On Saturday there was a church picnic at a beautiful park. We had a chance to meet some new people, refresh some friendships, and eat fist sized strawberries. Well, okay, a very slight exaggeration. There were games planned by the lovely Alejandra who had devised games that kids and adults could play together. Pure genius, huh?

Most of the week was spent meeting with church people, looking at houses & one amazing apartment, and enjoying the California weather. Harold had interviews with 2 different property management companies. He is awaiting  a follow-up phone interview with the company who, coincidentally, owns the amazing apartment complex where we want to live. Well, okay, not coincidentally.

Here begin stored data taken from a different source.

===== config.mk =====
export PLATFORM = sky130hd
export DESIGN_NAME = cpu_mem_responder
export DESIGN_NICKNAME = d
export VERILOG_FILES = /design/src/rtl/cpu_mem_pkg.sv /design/src/rtl/result_fifo.sv /design/src/rtl/cpu_mem_responder.sv
export SDC_FILE = /design/constraint.sdc
export NUM_CORES = 1
export LEC_CHECK = 0
export BUFFER_PORTS_ARGS = -buffer_cell sky130_fd_sc_hd__buf_4
export CELL_PAD_IN_SITES_DETAIL_PLACEMENT = 1
export CELL_PAD_IN_SITES_GLOBAL_PLACEMENT = 1
export CORE_MARGIN = 2
export CORE_UTILIZATION = 40
export DETAILED_ROUTE_END_ITERATION = 8
export PLACE_DENSITY = 0.77
export SYNTH_ARGS = -nofsm -noshare
export SYNTH_HDL_FRONTEND = slang
export SYNTH_SLANG_ARGS = --single-unit

===== constraint.sdc =====
create_clock -name clk -period 2.8 [get_ports clk]
set_clock_uncertainty 0.1 [all_clocks]
set_input_delay 0.14 -clock clk [delete_from_list [all_inputs] [get_ports clk]]
set_output_delay 0.14 -clock clk [all_outputs]
set_load 0.01 [all_outputs]
**config.mk**
```make
export PLATFORM = sky130hd
export DESIGN_NAME = imm_gen_stage
export DESIGN_NICKNAME = d
export VERILOG_FILES = /design/src/rtl/imm_gen_pkg.sv /design/src/rtl/imm_decode.sv /design/src/rtl/imm_gen_stage.sv
export SDC_FILE = /design/constraint.sdc
export NUM_CORES = 1
export LEC_CHECK = 0
export BUFFER_PORTS_ARGS = -buffer_cell sky130_fd_sc_hd__buf_2
export CORE_ASPECT_RATIO = 1.1
export CORE_MARGIN = 2
export CORE_UTILIZATION = 40
export CTS_CLUSTER_SIZE = 30
export DETAILED_ROUTE_END_ITERATION = 6
export PLACE_DENSITY = 0.62
export SLEW_MARGIN = 20
export SYNTH_ARGS = -nofsm -noshare
export SYNTH_HDL_FRONTEND = slang
export SYNTH_SLANG_ARGS = --single-unit
```
**constraint.sdc**
```tcl
create_clock -name clk -period 5.5 [get_ports clk]
set_clock_uncertainty 0.2 [all_clocks]
set_input_delay 1.65 -clock clk [delete_from_list [all_inputs] [get_ports clk]]
set_output_delay 1.65 -clock clk [all_outputs]
set_load 0.05 [all_outputs]
```
**src/rtl/imm_gen_pkg.sv**
```systemverilog
// Shared opcode and format constants for the immediate-generation stage.
package imm_gen_pkg;

    typedef logic [2:0] fmt_t;

    localparam logic [6:0] OPC_LOAD   = 7'b0000011;
    localparam logic [6:0] OPC_OPIMM  = 7'b0010011;
    localparam logic [6:0] OPC_JALR   = 7'b1100111;
    localparam logic [6:0] OPC_SYSTEM = 7'b1110011;
    localparam logic [6:0] OPC_STORE  = 7'b0100011;
    localparam logic [6:0] OPC_BRANCH = 7'b1100011;
    localparam logic [6:0] OPC_LUI    = 7'b0110111;
    localparam logic [6:0] OPC_AUIPC  = 7'b0010111;
    localparam logic [6:0] OPC_JAL    = 7'b1101111;
    localparam logic [6:0] OPC_OP     = 7'b0110011;

    localparam fmt_t FMT_R    = 3'd0;
    localparam fmt_t FMT_I    = 3'd1;
    localparam fmt_t FMT_S    = 3'd2;
    localparam fmt_t FMT_B    = 3'd3;
    localparam fmt_t FMT_U    = 3'd4;
    localparam fmt_t FMT_J    = 3'd5;
    localparam fmt_t FMT_NONE = 3'd7;

endpackage

```
**src/rtl/imm_decode.sv**
```systemverilog
// Combinational immediate decoder: format, sign-extended immediate and pc-relative target.
module imm_decode
    import imm_gen_pkg::*;
#(
    parameter int unsigned XLEN = 32
) (
    input  logic [31:0]     instr,
    input  logic [XLEN-1:0] pc,
    output logic [XLEN-1:0] imm,
    output logic [2:0]      fmt,
    output logic [XLEN-1:0] target,
    output logic            illegal
);

    logic [31:0] imm32;

    always_comb begin
        imm32   = '0;
        fmt     = FMT_NONE;
        illegal = 1'b0;
        case (instr[6:0])
            OPC_LOAD, OPC_OPIMM, OPC_JALR, OPC_SYSTEM: begin
                imm32 = {{20{instr[31]}}, instr[31:20]};
                fmt   = FMT_I;
            end
            OPC_STORE: begin
                imm32 = {{20{instr[31]}}, instr[31:25], instr[11:7]};
                fmt   = FMT_S;
            end
            OPC_BRANCH: begin
                imm32 = {{19{instr[31]}}, instr[31], instr[7], instr[30:25], instr[11:8], 1'b0};
                fmt   = FMT_B;
            end
            OPC_LUI, OPC_AUIPC: begin
                imm32 = {instr[31:12], 12'b0};
                fmt   = FMT_U;
            end
            OPC_JAL: begin
                imm32 = {{11{instr[31]}}, instr[31], instr[19:12], instr[20], instr[30:21], 1'b0};
                fmt   = FMT_J;
            end
            OPC_OP: begin
                fmt = FMT_R;
            end
            default: begin
                illegal = 1'b1;
            end
        endcase
    end

    // 32-bit immediate already carries instr[31] in its top bit; widen by sign.
    assign imm    = XLEN'($signed(imm32));
    assign target = pc + imm;

endmodule

```
**src/rtl/imm_gen_stage.sv**
```systemverilog
// Immediate-generation pipeline stage: decode, one output register plus one skid entry.
module imm_gen_stage
    import imm_gen_pkg::*;
#(
    parameter int unsigned XLEN  = 32,
    parameter int unsigned CNT_W = 16
) (
    input  logic             clk,
    input  logic             rst_n,
    input  logic             in_valid,
    output logic             in_ready,
    input  logic [31:0]      instr,
    input  logic [XLEN-1:0]  pc,
    output logic             out_valid,
    input  logic             out_ready,
    output logic [XLEN-1:0]  out_imm,
    output logic [2:0]       out_fmt,
    output logic [XLEN-1:0]  out_target,
    output logic             out_illegal,
    output logic [CNT_W-1:0] ill_cnt
);

    typedef struct packed {
        logic [XLEN-1:0] imm;
        logic [XLEN-1:0] target;
        logic [2:0]      fmt;
        logic            illegal;
    } beat_t;

    beat_t dec_beat;

    imm_decode #(
        .XLEN (XLEN)
    ) u_decode (
        .instr   (instr),
        .pc      (pc),
        .imm     (dec_beat.imm),
        .fmt     (dec_beat.fmt),
        .target  (dec_beat.target),
        .illegal (dec_beat.illegal)
    );

    beat_t            out_q, out_d, skid_q, skid_d;
    logic             out_valid_q, out_valid_d;
    logic             skid_full_q, skid_full_d;
    logic [CNT_W-1:0] ill_cnt_q, ill_cnt_d;
    logic             accept, drain;

    assign accept = in_valid && !skid_full_q;
    assign drain  = out_valid_q && out_ready;

    always_comb begin
        out_d       = out_q;
        out_valid_d = out_valid_q;
        skid_d      = skid_q;
        skid_full_d = skid_full_q;
        ill_cnt_d   = ill_cnt_q;

        if (drain || !out_valid_q) begin
            // A full skid blocks accept, so it is the only candidate here.
            if (skid_full_q) begin
                out_d       = skid_q;
                out_valid_d = 1'b1;
                skid_full_d = 1'b0;
            end else if (accept) begin
                out_d       = dec_beat;
                out_valid_d = 1'b1;
            end else begin
                out_valid_d = 1'b0;
            end
        end else if (accept) begin
            skid_d      = dec_beat;
            skid_full_d = 1'b1;
        end

        if (drain && out_q.illegal && (ill_cnt_q != {CNT_W{1'b1}})) begin
            ill_cnt_d = ill_cnt_q + CNT_W'(1);
        end
    end

    always_ff @(posedge clk) begin
        if (!rst_n) begin
            out_q       <= '0;
            out_valid_q <= 1'b0;
            skid_q      <= '0;
            skid_full_q <= 1'b0;
            ill_cnt_q   <= '0;
        end else begin
            out_q       <= out_d;
            out_valid_q <= out_valid_d;
            skid_q      <= skid_d;
            skid_full_q <= skid_full_d;
            ill_cnt_q   <= ill_cnt_d;
        end
    end

    assign in_ready    = !skid_full_q;
    assign out_valid   = out_valid_q;
    assign out_imm     = out_q.imm;
    assign out_fmt     = out_q.fmt;
    assign out_target  = out_q.target;
    assign out_illegal = out_q.illegal;
    assign ill_cnt     = ill_cnt_q;

endmodule

```
==> impl_metrics.env <==
export IMPL_status="finished, final reports clean"
export IMPL_hp_start="out_imm[28]"
export IMPL_yosys_top_cells_count="nand2_1 (206), dfxtp_1 (154), a21oi_1 (132), nor2_1 (112), o21ai_0 (66)"
export IMPL_syn_avg_cell_area_sq_um=7.57
export IMPL_power_density_nw_per_um2=285
export IMPL_initial_core_util=0.411
export IMPL_final_hold_violation_count=0
export IMPL_drive_gt1_frac=0.200
export IMPL_timing_final_ws_setup_ns=0.476
export IMPL_met3_length_mm=1.18
export IMPL_cts_buffers=17
export IMPL_synth_fp_nets=1186
export IMPL_pwr_share_comb=0.160
export IMPL_cts_setup_buffers=0
export IMPL_wl_met1_mm=10.6
export IMPL_finalSetupViolCount=0
export IMPL_worstMarginPinSlew_ns=1.04
export IMPL_yosys_register_bits=154
export IMPL_wl_met2_mm=11.3
export IMPL_dieHeight_microns=154
export IMPL_clock_sinks=154
export IMPL_grt_pass1_wl_mm=37.0
export IMPL_htreeDepth=4
export IMPL_ant_nets=0
export IMPL_worst_setup_path_type="primary input to register"
export IMPL_syn_to_final_growth_pct=19.0
export IMPL_synth_warnings=0
export IMPL_root_buffer="clkbuf_16"
export IMPL_grt_pass1_vias=7078
export IMPL_routed_wl_mm=23.5
export IMPL_placed_cell_area_sq_um=9200
export IMPL_post_cts_resized=0
export IMPL_rsz0062_at_grt="no"
export IMPL_switchingPower_mw=0.834
export IMPL_synth_ff_type="dfxtp_1"
export IMPL_grt_total_usage=0.214
export IMPL_crit_required_ns=5.61
export IMPL_synthDistinctLibCells=68
export IMPL_arrival_ns=5.14
export IMPL_intPower_mw=1.95
export IMPL_p_clk_frac=0.416
export IMPL_ios=154
export IMPL_ys_top_cells_by_area="dfxtp_1 (38%), nand2_1 (9.4%), a21oi_1 (8.0%)"
export IMPL_grt_remaining_overflow=0
export IMPL_cts_tree="yes"
export IMPL_port_buffers=153
export IMPL_clkTransAtPathRegs_ns=0.06
export IMPL_hpwl_mm=17.2
export IMPL_power_frac_seq=0.424
export IMPL_final_cell_area_sq_um=9780
export IMPL_min_to="out_imm[28]"
export IMPL_viasPerCell=5.27
export IMPL_routedWlPerCell_microns=16.0
export IMPL_max_freq_mhz=199
export IMPL_period_share=0.914
export IMPL_drt_first_pass_iters=5
export IMPL_synth_enable_flop_cells=0
export IMPL_hp_class="register to register"
export IMPL_r2r_end="out_imm[5]"
export IMPL_syn_cell_area_sq_um=8210
export IMPL_core_sq_um=20000
export IMPL_maxCapViolCount=0
export IMPL_end_kind="register"
export IMPL_r2r_start="skid_full_q"
export IMPL_switching_share=0.299
export IMPL_drt_initial_drc_count=471
export IMPL_yosysMostFrequentCell="nand2_1"
export IMPL_layout_nets=1307
export IMPL_grt_antenna_before_repair=1
export IMPL_synth_seq_area_share=0.375
export IMPL_top_layer="met4"
export IMPL_gp_congestion=0.970
export IMPL_power_leakage_nw=4.33
export IMPL_synthArstFlopShare=0
export IMPL_finalPower_mw=2.79
export IMPL_fp_dieW_microns=141
export IMPL_hold_buffers=0
export IMPL_yosysTopAreaCell="dfxtp_1"
export IMPL_r2r_slack_ns=2.52
export IMPL_place_ws_ns=0.0606
export IMPL_irDropWorstVdd_uv=198
export IMPL_clk_latency_ns=0.43
export IMPL_rows=54
export IMPL_crit_path_start_kind="primary input"
export IMPL_ff2ff_path_depth=7
export IMPL_ctsLongestPathBuffers=2
export IMPL_drv_slew=0
export IMPL_drt_drc_violations_left=0
export IMPL_worstPathMaxFanout=9
export IMPL_dieArea_sq_um=21700
export IMPL_relSlewSlack=0.306
export IMPL_grt_max_degree=106
export IMPL_period_needed_ns=5.02
export IMPL_holdPathStages=2
export IMPL_syn_instance_count=1085
export IMPL_fin_setup_tns_ns=0
export IMPL_num_vias=7758
export IMPL_synth_top_cell_area_share=0.375
<file path="config.mk">
export PLATFORM = sky130hd
export DESIGN_NAME = mode_timer_ctrl
export DESIGN_NICKNAME = d
export VERILOG_FILES = /design/src/rtl/mode_timer_ctrl.sv
export SDC_FILE = /design/constraint.sdc
export NUM_CORES = 1
export LEC_CHECK = 0
export CAP_MARGIN = 20
export CORE_ASPECT_RATIO = 0.75
export CORE_MARGIN = 2
export CORE_UTILIZATION = 61
export DETAILED_ROUTE_END_ITERATION = 12
export GPL_ROUTABILITY_DRIVEN = 0
export GPL_TIMING_DRIVEN = 0
export HOLD_SLACK_MARGIN = 0.1
export PLACE_DENSITY_LB_ADDON = 0.2
export SYNTH_ARGS = -nofsm -noshare
export SYNTH_HDL_FRONTEND = slang
export SYNTH_SLANG_ARGS = --single-unit
</file>
<file path="constraint.sdc">
create_clock -name clk -period 3.85 [get_ports clk]
set_input_delay 0.77 -clock clk [delete_from_list [all_inputs] [get_ports clk]]
set_output_delay 0.77 -clock clk [all_outputs]
set_load 0.02 [all_outputs]
</file>
`src/rtl/regfile_sequencer_pkg.sv`:
```
// Shared definitions for the register-file sequencer: command encodings,
// default geometry and the controller state enum.
package regfile_sequencer_pkg;

    localparam int unsigned NUM_REGS_DEF = 32;
    localparam int unsigned SEL_W_DEF    = 5;
    localparam int unsigned DATA_W_DEF   = 32;
    localparam int unsigned MODE_W       = 2;

    localparam logic [MODE_W-1:0] MODE_DUMP  = 2'b00;
    localparam logic [MODE_W-1:0] MODE_LOAD  = 2'b01;
    localparam logic [MODE_W-1:0] MODE_CLEAR = 2'b10;
    localparam logic [MODE_W-1:0] MODE_RSVD  = 2'b11;

    typedef enum logic [2:0] {
        ST_IDLE  = 3'd0,
        ST_DUMP  = 3'd1,
        ST_LOAD  = 3'd2,
        ST_CLEAR = 3'd3,
        ST_DONE  = 3'd4
    } state_e;

endpackage

```
`src/rtl/regfile_sequencer.sv`:
```
// Bus-side initiator for the register file. Walks every register index in
// order, either dumping contents onto an outbound valid/ready stream or
// loading an inbound stream into r1..r(NUM_REGS-1); can also issue a
// one-cycle bank clear. Owns the register-file pins while busy.
//
// Ports:
//   clock, rst                 - clock, asynchronous active-high reset
//   start, mode                - command strobe and command (sampled in IDLE)
//   busy, done, err            - status; done/err are one-cycle pulses
//   out_valid/out_ready/out_data - dump stream (out_data combinational)
//   in_valid/in_ready/in_data  - load stream
//   rf_readSel, rf_readOut     - register file read port 1
//   rf_writeSel, rf_data, rf_we - register file write port (registered)
//   rf_rst                     - register file synchronous clear request
module regfile_sequencer
    import regfile_sequencer_pkg::*;
#(
    parameter int unsigned NUM_REGS = NUM_REGS_DEF,
    parameter int unsigned SEL_W    = SEL_W_DEF,
    parameter int unsigned DATA_W   = DATA_W_DEF
) (
    input  logic              clock,
    input  logic              rst,
    input  logic              start,
    input  logic [MODE_W-1:0] mode,
    output logic              busy,
    output logic              done,
    output logic              err,
    output logic              out_valid,
    input  logic              out_ready,
    output logic [DATA_W-1:0] out_data,
    input  logic              in_valid,
    output logic              in_ready,
    input  logic [DATA_W-1:0] in_data,
    output logic [SEL_W-1:0]  rf_readSel,
    input  logic [DATA_W-1:0] rf_readOut,
    output logic [SEL_W-1:0]  rf_writeSel,
    output logic [DATA_W-1:0] rf_data,
    output logic              rf_we,
    output logic              rf_rst
);

    localparam logic [SEL_W-1:0] LAST_IDX  = SEL_W'(NUM_REGS - 1);
    localparam logic [SEL_W-1:0] FIRST_LD  = SEL_W'(1);

    state_e              state_q, state_d;
    logic [SEL_W-1:0]    idx_q, idx_d;
    logic                err_q, err_d;
    logic                we_q, we_d;
    logic [SEL_W-1:0]    wsel_q, wsel_d;
    logic [DATA_W-1:0]   wdata_q, wdata_d;

    // State, index and write-port registers
    always_ff @(posedge clock or posedge rst) begin
        if (rst) begin
            state_q <= ST_IDLE;
            idx_q   <= '0;
            err_q   <= 1'b0;
            we_q    <= 1'b0;
            wsel_q  <= '0;
            wdata_q <= '0;
        end else begin
            state_q <= state_d;
            idx_q   <= idx_d;
            err_q   <= err_d;
            we_q    <= we_d;
            wsel_q  <= wsel_d;
            wdata_q <= wdata_d;
        end
    end

    // Next-state and write-port capture
    always_comb begin
        state_d = state_q;
        idx_d   = idx_q;
        err_d   = 1'b0;
        we_d    = 1'b0;
        wsel_d  = wsel_q;
        wdata_d = wdata_q;

        unique case (state_q)
            ST_IDLE: begin
                if (start) begin
                    unique case (mode)
                        MODE_DUMP: begin
                            state_d = ST_DUMP;
                            idx_d   = '0;
                        end
                        MODE_LOAD: begin
                            state_d = ST_LOAD;
                            idx_d   = FIRST_LD;
                        end
                        MODE_CLEAR: state_d = ST_CLEAR;
                        default:    err_d   = 1'b1;
                    endcase
                end
            end
            ST_DUMP: begin
                // out_valid is always high here, so out_ready alone completes the handshake
                if (out_ready) begin
                    if (idx_q == LAST_IDX) state_d = ST_DONE;
                    else                   idx_d   = idx_q + SEL_W'(1);
                end
            end
            ST_LOAD: begin
                if (in_valid) begin
                    we_d    = 1'b1;
                    wsel_d  = idx_q;
                    wdata_d = in_data;
                    if (idx_q == LAST_IDX) state_d = ST_DONE;
                    else                   idx_d   = idx_q + SEL_W'(1);
                end
            end
            ST_CLEAR: state_d = ST_DONE;
            ST_DONE:  state_d = ST_IDLE;
            default:  state_d = ST_IDLE;
        endcase
    end

    // Status and stream strobes are direct decodes of the state register
    assign busy        = (state_q != ST_IDLE);
    assign done        = (state_q == ST_DONE);
    assign err         = err_q;
    assign out_valid   = (state_q == ST_DUMP);
    assign in_ready    = (state_q == ST_LOAD);
    assign rf_rst      = (state_q == ST_CLEAR);
    assign rf_readSel  = idx_q;
    assign out_data    = rf_readOut;
    assign rf_we       = we_q;
    assign rf_writeSel = wsel_q;
    assign rf_data     = wdata_q;

endmodule

```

We got back to the ‘ville on Saturday evening and have been recovering ever since. Right before we left on our trip, a realtor in town had a couple who he wanted to show our house. That happened the day we left. Today we signed papers selling our house! It’s stunning how everything is falling into place so quickly. We will be out of our house on July 1st. Which is coming round the bend at a ridiculous rate of speed!

In the last several days I have felt at turns overwhelmed, overjoyed, exhausted and full of energy. Mostly I feel like a good cry would really help! (It’s a woman thing.) I’m sure I’ll get there soon.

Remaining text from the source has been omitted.